Brave Software, helmed by Brendan Eich, who co founded Mozilla and created the JavaScript programming language, on Tuesday released the 0.7 developer version of its Brave browser.
Brave is an open source project that promises to block Internet greed and ugliness, while improving speed and protecting privacy. Basically, it blocks ads containing pixels and cookies that track users and load stuff onto their devices without their knowledge.
Malvertising won’t get onto users’ devices because the project has integrated the EFF’s HTTPS Everywhere into the browser.
Brave allows clean ads — that is, ads that don’t track users or upload anything onto their devices. It reportedly takes 15 percent of the ad revenue generated.
The browser “appears specifically tuned for performance and privacy, and has behind it a unique advertiser component,” observed Rob Enderle, principal analyst at the Enderle Group.
“It effectively bypasses Google, so I expect if it’s successful, Google would most likely buy them and shut them down,” he told TechNewsWorld.
Brave’s Technical Guts
There are separate GitHub repositories for Brave for iOS, Android, and OS X/Windows/Linux.
Brave browsers block initial signaling and analytics scripts that launch programmatic ads, impression-tracking pixels, and ad-click confirmation signals, according to Eich.
User data is kept out of the cloud-based Brave Vault by default.
The ad blocking “is a core feature, not an overlay, so the result should be much faster performance,” Enderle said. Users “don’t really care about the benefits of tracking, and they do care about speed.”
However, “one of the major challenges they’ll face is applications,” noted Michael Jude, a program manager at Frost & Sullivan.
“Many browser-accessible business apps require cookies,” he told TechNewsWorld, so “there are online apps that won’t work with Brave. That might be a major consumer consideration.”
Consumers and Ad Blocking
Users in the United States, Germany and France consistently find pop-up ads, video ads, animated banner ads, and “all-around” banner ads the most annoying formats, according to a survey of 6,000 people Ipsos conducted for Adblock Plus last year.
Users of ad blockers are more likely to be high-value consumers — that is, young and well-off — according to a 2015 study conducted by Sourcepoint and comScore.
Ad blocking “arises from audience frustration or dislike for very basic targeting or retargeting based on website visitation, search, or online purchase history,” noted Joline McGoldrick, vice president of insights at Millward Brown Digital.
Irrelevant ads are the worst offender and reflects negatively on the brand, she told TechNewsWorld.
Ad blocking cost publishers nearly $22 billion last year, PageFair estimated.
Brave’s Advertising Plans
Brave will insert ads by default in a few standard-sized spaces discovered through a cloud robot — which itself might be considered programmatic advertising.
Ads will be targeted based on browser-side intent signals phrased in a standard vocabulary, without a persistent user ID or highly reidentifiable code.
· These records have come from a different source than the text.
`src/rtl/card_dma_pkg.sv`:
```
package card_dma_pkg;
   localparam int ST_READ    = 0;
   localparam int ST_PACK    = 1;
   localparam int ST_HOPPER  = 2;
   localparam int ST_ONLINE  = 3;
   localparam int ST_EXT_LO  = 4;
   localparam int ST_IE      = 6;
   localparam int ST_READY   = 7;
   localparam int ST_NXM     = 9;
   localparam int ST_LATE    = 10;
   localparam int ST_DERR    = 11;
   localparam int ST_OFFLINE = 12;
   localparam int ST_ERRSUM  = 15;

   typedef enum logic [1:0] {
      SEL_CTRL  = 2'd0,
      SEL_COUNT = 2'd1,
      SEL_ADDR  = 2'd2,
      SEL_BUF   = 2'd3
   } reg_sel_e;

   typedef struct packed {
      logic fmt_err;
      logic late;
      logic nxm;
   } err_flags_t;
endpackage

```
`src/rtl/card_col_fmt.sv`:
```
module card_col_fmt #(
   parameter int DW     = 16,
   parameter int ZONE_W = 12
) (
   input  logic [ZONE_W-1:0] zones,
   input  logic              pack,
   output logic [DW-1:0]     fmt,
   output logic              multi_punch
);
   localparam int SINGLE_ROWS = 7;
   localparam int CODE_W      = 3;

   if (ZONE_W != 12) begin : g_zone_bad
      $error("card_col_fmt: ZONE_W must be 12");
   end
   if (DW < ZONE_W) begin : g_dw_bad
      $error("card_col_fmt: DW must hold a raw column");
   end

   // hit[k-1] set when single-punch row k (1..7) is punched
   logic [SINGLE_ROWS-1:0] hit;
   for (genvar k = 1; k <= SINGLE_ROWS; k++) begin : g_hit
      assign hit[k-1] = zones[9-k];
   end

   logic [CODE_W-1:0] code;
   always_comb begin
      code = '0;
      for (int k = 1; k <= SINGLE_ROWS; k++) begin
         if (hit[k-1]) code = CODE_W'(k);
      end
   end

   assign multi_punch = ($countones(hit) > 1);

   logic [7:0] packed_byte;
   assign packed_byte = {zones[11], zones[10], zones[9], zones[0], zones[1], code};

   assign fmt = pack ? {{(DW-8){1'b0}}, packed_byte}
                     : {{(DW-ZONE_W){1'b0}}, zones};
endmodule

```
`src/rtl/card_xfer_engine.sv`:
```
module card_xfer_engine
   import card_dma_pkg::*;
#(
   parameter int DW    = 16,
   parameter int EXT_W = 2
) (
   input  logic             clk,
   input  logic             rst_n,
   input  logic             wr_ctrl,
   input  logic             wr_count,
   input  logic             wr_addr,
   input  logic [DW-1:0]    wdata,
   input  logic             col_strobe,
   input  logic [DW-1:0]    col_fmt,
   input  logic             multi_punch,
   input  logic             dma_ack,
   input  logic             dma_err,
   output logic             ready,
   output logic             busy,
   output logic             pack,
   output logic [EXT_W-1:0] ext,
   output logic [DW-1:0]    count,
   output logic [DW-1:0]    addr,
   output logic [DW-1:0]    dbuf,
   output err_flags_t       errs,
   output logic             req,
   output logic             start,
   output logic             done
);
   localparam int XA_W = DW + EXT_W;

   logic             ready_q, busy_q, pack_q, req_q;
   logic [EXT_W-1:0] ext_q;
   logic [DW-1:0]    count_q, addr_q, dbuf_q;
   err_flags_t       errs_q;

   logic            accept, late_hit, fmt_err, ack_ok, nxm_hit, last_col;
   logic [DW-1:0]   cnt_nxt;
   logic [XA_W-1:0] xa_nxt;

   always_comb begin
      start    = wr_ctrl & wdata[ST_READ] & ready_q;
      accept   = busy_q & col_strobe & ~req_q;
      late_hit = busy_q & col_strobe & req_q;
      fmt_err  = accept & pack_q & multi_punch;
      ack_ok   = req_q & dma_ack & ~dma_err;
      nxm_hit  = req_q & dma_err;
      cnt_nxt  = count_q + DW'(1);
      xa_nxt   = {ext_q, addr_q} + (pack_q ? XA_W'(1) : XA_W'(2));
      last_col = ack_ok & (cnt_nxt == '0);
      done     = busy_q & (late_hit | fmt_err | nxm_hit | last_col);
   end

   always_ff @(posedge clk or negedge rst_n) begin
      if (!rst_n) begin
         ready_q <= 1'b1;
         busy_q  <= 1'b0;
         pack_q  <= 1'b0;
         req_q   <= 1'b0;
         ext_q   <= '0;
         count_q <= '0;
         addr_q  <= '0;
         dbuf_q  <= '0;
         errs_q  <= '0;
      end else if (ready_q) begin
         if (wr_count) count_q <= wdata;
         if (wr_addr)  addr_q  <= wdata;
         if (wr_ctrl) begin
            ext_q  <= wdata[ST_EXT_LO +: EXT_W];
            pack_q <= wdata[ST_PACK];
         end
         if (start) begin
            ready_q <= 1'b0;
            busy_q  <= 1'b1;
            errs_q  <= '0;
         end
      end else begin
         if (accept) dbuf_q <= col_fmt;
         if (accept && !fmt_err) req_q <= 1'b1;
         if (ack_ok || nxm_hit || late_hit) req_q <= 1'b0;
         if (ack_ok) begin
            count_q         <= cnt_nxt;
            {ext_q, addr_q} <= xa_nxt;
         end
         if (fmt_err)  errs_q.fmt_err <= 1'b1;
         if (late_hit) errs_q.late    <= 1'b1;
         if (nxm_hit)  errs_q.nxm     <= 1'b1;
         if (done) begin
            ready_q <= 1'b1;
            busy_q  <= 1'b0;
         end
      end
   end

   assign ready = ready_q;
   assign busy  = busy_q;
   assign pack  = pack_q;
   assign ext   = ext_q;
   assign count = count_q;
   assign addr  = addr_q;
   assign dbuf  = dbuf_q;
   assign errs  = errs_q;
   assign req   = req_q;
endmodule

```
`src/rtl/card_irq_gen.sv`:
```
module card_irq_gen (
   input  logic clk,
   input  logic rst_n,
   input  logic wr_ctrl,
   input  logic ie_wdata,
   input  logic ready,
   input  logic start,
   input  logic done,
   output logic ie,
   output logic irq
);
   logic ie_q, irq_q;

   always_ff @(posedge clk or negedge rst_n) begin
      if (!rst_n) begin
         ie_q  <= 1'b0;
         irq_q <= 1'b0;
      end else begin
         if (wr_ctrl) ie_q <= ie_wdata;
         irq_q <= (done & ie_q) | (wr_ctrl & ie_wdata & ready & ~start);
      end
   end

   assign ie  = ie_q;
   assign irq = irq_q;
endmodule

```
`src/rtl/card_dma_ctrl.sv`:
```
module card_dma_ctrl
   import card_dma_pkg::*;
#(
   parameter int DW     = 16,
   parameter int EXT_W  = 2,
   parameter int ZONE_W = 12
) (
   input  logic                clk,
   input  logic                rst_n,
   input  logic [1:0]          reg_sel,
   input  logic                reg_wr,
   input  logic [DW-1:0]       reg_wdata,
   output logic [DW-1:0]       reg_rdata,
   input  logic                col_strobe,
   input  logic [ZONE_W-1:0]   col_zones,
   input  logic                rdr_offline,
   input  logic                rdr_online,
   input  logic                rdr_hopper_chk,
   output logic                dma_req,
   output logic [DW+EXT_W-1:0] dma_addr,
   output logic [DW-1:0]       dma_data,
   output logic                dma_byte,
   input  logic                dma_ack,
   input  logic                dma_err,
   output logic                irq
);
   if (DW != 16) begin : g_dw_bad
      $error("card_dma_ctrl: status layout needs DW == 16");
   end
   if (EXT_W != 2) begin : g_ext_bad
      $error("card_dma_ctrl: status layout needs EXT_W == 2");
   end

   logic wr_ctrl, wr_count, wr_addr;
   assign wr_ctrl  = reg_wr & (reg_sel == SEL_CTRL);
   assign wr_count = reg_wr & (reg_sel == SEL_COUNT);
   assign wr_addr  = reg_wr & (reg_sel == SEL_ADDR);

   logic [DW-1:0]    fmt_w, count_w, addr_w, dbuf_w;
   logic             multi_w, ready_w, busy_w, pack_w, req_w, start_w, done_w, ie_w;
   logic [EXT_W-1:0] ext_w;
   err_flags_t       errs_w;

   card_col_fmt #(.DW(DW), .ZONE_W(ZONE_W)) u_fmt (
      .zones       (col_zones),
      .pack        (pack_w),
      .fmt         (fmt_w),
      .multi_punch (multi_w)
   );

   card_xfer_engine #(.DW(DW), .EXT_W(EXT_W)) u_eng (
      .clk         (clk),
      .rst_n       (rst_n),
      .wr_ctrl     (wr_ctrl),
      .wr_count    (wr_count),
      .wr_addr     (wr_addr),
      .wdata       (reg_wdata),
      .col_strobe  (col_strobe),
      .col_fmt     (fmt_w),
      .multi_punch (multi_w),
      .dma_ack     (dma_ack),
      .dma_err     (dma_err),
      .ready       (ready_w),
      .busy        (busy_w),
      .pack        (pack_w),
      .ext         (ext_w),
      .count       (count_w),
      .addr        (addr_w),
      .dbuf        (dbuf_w),
      .errs        (errs_w),
      .req         (req_w),
      .start       (start_w),
      .done        (done_w)
   );

   card_irq_gen u_irq (
      .clk      (clk),
      .rst_n    (rst_n),
      .wr_ctrl  (wr_ctrl),
      .ie_wdata (reg_wdata[ST_IE]),
      .ready    (ready_w),
      .start    (start_w),
      .done     (done_w),
      .ie       (ie_w),
      .irq      (irq)
   );

   logic [DW-1:0] status;
   always_comb begin
      status                          = '0;
      status[ST_ERRSUM]               = errs_w.fmt_err | errs_w.late | errs_w.nxm;
      status[ST_OFFLINE]              = rdr_offline;
      status[ST_DERR]                 = errs_w.fmt_err;
      status[ST_LATE]                 = errs_w.late;
      status[ST_NXM]                  = errs_w.nxm;
      status[ST_READY]                = ready_w;
      status[ST_IE]                   = ie_w;
      status[ST_EXT_LO +: EXT_W]      = ext_w;
      status[ST_ONLINE]               = rdr_online;
      status[ST_HOPPER]               = rdr_hopper_chk;
      status[ST_PACK]                 = pack_w;
      status[ST_READ]                 = busy_w;
   end

   always_comb begin
      unique case (reg_sel)
         SEL_CTRL:  reg_rdata = status;
         SEL_COUNT: reg_rdata = count_w;
         SEL_ADDR:  reg_rdata = addr_w;
         default:   reg_rdata = dbuf_w;
      endcase
   end

   assign dma_req  = req_w;
   assign dma_addr = {ext_w, addr_w};
   assign dma_data = dbuf_w;
   assign dma_byte = pack_w;
endmodule

```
That raises the question of whether advertisers whose ads are blocked will be willing to do business with “Brave.”
Ad blocking “will have a marginal impact in the near term … but could become a much bigger issue in 12 months,” said Greg Sterling, VP of strategy and insights at the Local Search Association.
“A year should give us a much better trajectory of the issue,” he told TechNewsWorld.
If consumer adoption of the browser takes off, it could impact online publications in the long term, Millward Brown’s McGoldrick said. “Advertisers are interested in how their media performs among their target. Losing the inputs that let [them] define their target and optimize against it would be an unwelcome development.”
Still, whether “Brave” can reach critical mass is doubtful.
“I can see Google aggressively moving to block a browser like this,” Enderle said. On the other hand, Eich has “an experienced team, so this effort could get really interesting really quickly.”